Scientific classification
- Kingdom: Animalia
- Phylum: Chordata
- Class: Amphibia
- Order: Anura
- Family: Rhacophoridae
- Genus: Raorchestes
- Species: R. sanctisilvaticus
- Binomial name: Raorchestes sanctisilvaticus (Das and Chanda, 1997
- Synonyms: Philautus sanctisilvaticus Das and Chanda, 1997; Philautus sanctipalustris Das and Chanda, 1997 [lapsus]; Philautus similipalensis Dutta, 2003; Philautus terebrans Das & Chanda, 1998; Raorchestes terebrans (Das & Chanda, 1998);

= Raorchestes sanctisilvaticus =

- Authority: (Das and Chanda, 1997
- Conservation status: CR
- Synonyms: Philautus sanctisilvaticus Das and Chanda, 1997, Philautus sanctipalustris Das and Chanda, 1997 [lapsus], Philautus similipalensis Dutta, 2003, Philautus terebrans Das & Chanda, 1998, Raorchestes terebrans (Das & Chanda, 1998)

Species of amphibian

Raorchestes sanctisilvaticus, also known as the sacred grove bushfrog, sacred grove bush frog or Similipal bush frog, is a critically endangered species of frog in the family Rhacophoridae.
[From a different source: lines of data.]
<file path="src/hw/rtl/cpos_pkg.sv">
// Shared widths, clamp codes and the divider item type for the closest point block.
// Used by every module of the block; depends on nothing.
`default_nettype none

package cpos_pkg;

    localparam int COORD_W = 32;
    localparam int DIFF_W  = COORD_W + 1;
    localparam int MAG_W   = COORD_W;
    localparam int PROD_W  = 2 * DIFF_W;
    localparam int DOT_W   = PROD_W + 1;
    localparam int QUO_W   = 32;
    localparam int SCL_W   = MAG_W + QUO_W;
    localparam int PIPE_LATENCY = QUO_W + 5;

    localparam logic [SCL_W:0] ROUND_HALF = (SCL_W + 1)'(1) << (QUO_W - 1);

    typedef enum logic [1:0] {
        CLAMP_NONE  = 2'd0,
        CLAMP_START = 2'd1,
        CLAMP_END   = 2'd2
    } t_clamp;

    typedef struct packed {
        logic                      valid;
        t_clamp                    code;
        logic signed [COORD_W-1:0] base_x;
        logic signed [COORD_W-1:0] base_y;
        logic signed [DIFF_W-1:0]  dir_x;
        logic signed [DIFF_W-1:0]  dir_y;
        logic [DOT_W-1:0]          rem;
        logic [DOT_W-1:0]          dvs;
        logic [QUO_W-1:0]          quo;
    } t_div_item;

endpackage

`default_nettype wire

</file>
<file path="src/hw/rtl/cpos_div_cell.sv">
// One cell of the restoring divider chain: produces one quotient bit per item.
// Depends on cpos_pkg; instanced once per fraction bit by the top level.
`default_nettype none

module cpos_div_cell (
    input  wire logic                 i_clk,
    input  wire logic                 i_rst_n,
    input  wire cpos_pkg::t_div_item  i_item,
    output cpos_pkg::t_div_item       o_item
);
    import cpos_pkg::*;

    logic [DOT_W-1:0] w_shifted;
    logic [DOT_W:0]   w_trial;
    logic             w_take;
    t_div_item        r_item, n_item;

    always_comb begin
        w_shifted = {i_item.rem[DOT_W-2:0], 1'b0};
        w_trial   = {1'b0, w_shifted} - {1'b0, i_item.dvs};
        w_take    = ~w_trial[DOT_W];
        n_item     = i_item;
        n_item.rem = w_take ? w_trial[DOT_W-1:0] : w_shifted;
        n_item.quo = {i_item.quo[QUO_W-2:0], w_take};
    end

    always_ff @(posedge i_clk) begin
        r_item <= n_item;
        if (!i_rst_n) begin
            r_item.valid <= 1'b0;
        end
    end

    assign o_item = r_item;

endmodule

`default_nettype wire

</file>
==Distribution and habitat==
It is endemic to India and only known from the Kapildhara Falls near Amarkantak, in the Madhya Pradesh state and Gurguria, in the Similipal Biosphere Reserve (near or in the Simlipal National Park), Odisha state in south-eastern India.

Its natural habitat is old growth tropical moist, semi-evergreen and mesic forest. It has been found underneath rotten sal (Shorea robusta) leaves, and in loose leaf-covered soil and inside rotten logs, close to riverbanks, and likely in tropical dry forest. It is threatened by habitat loss caused by harvesting of wood for subsistence purposes, infrastructure development for tourism, and fires.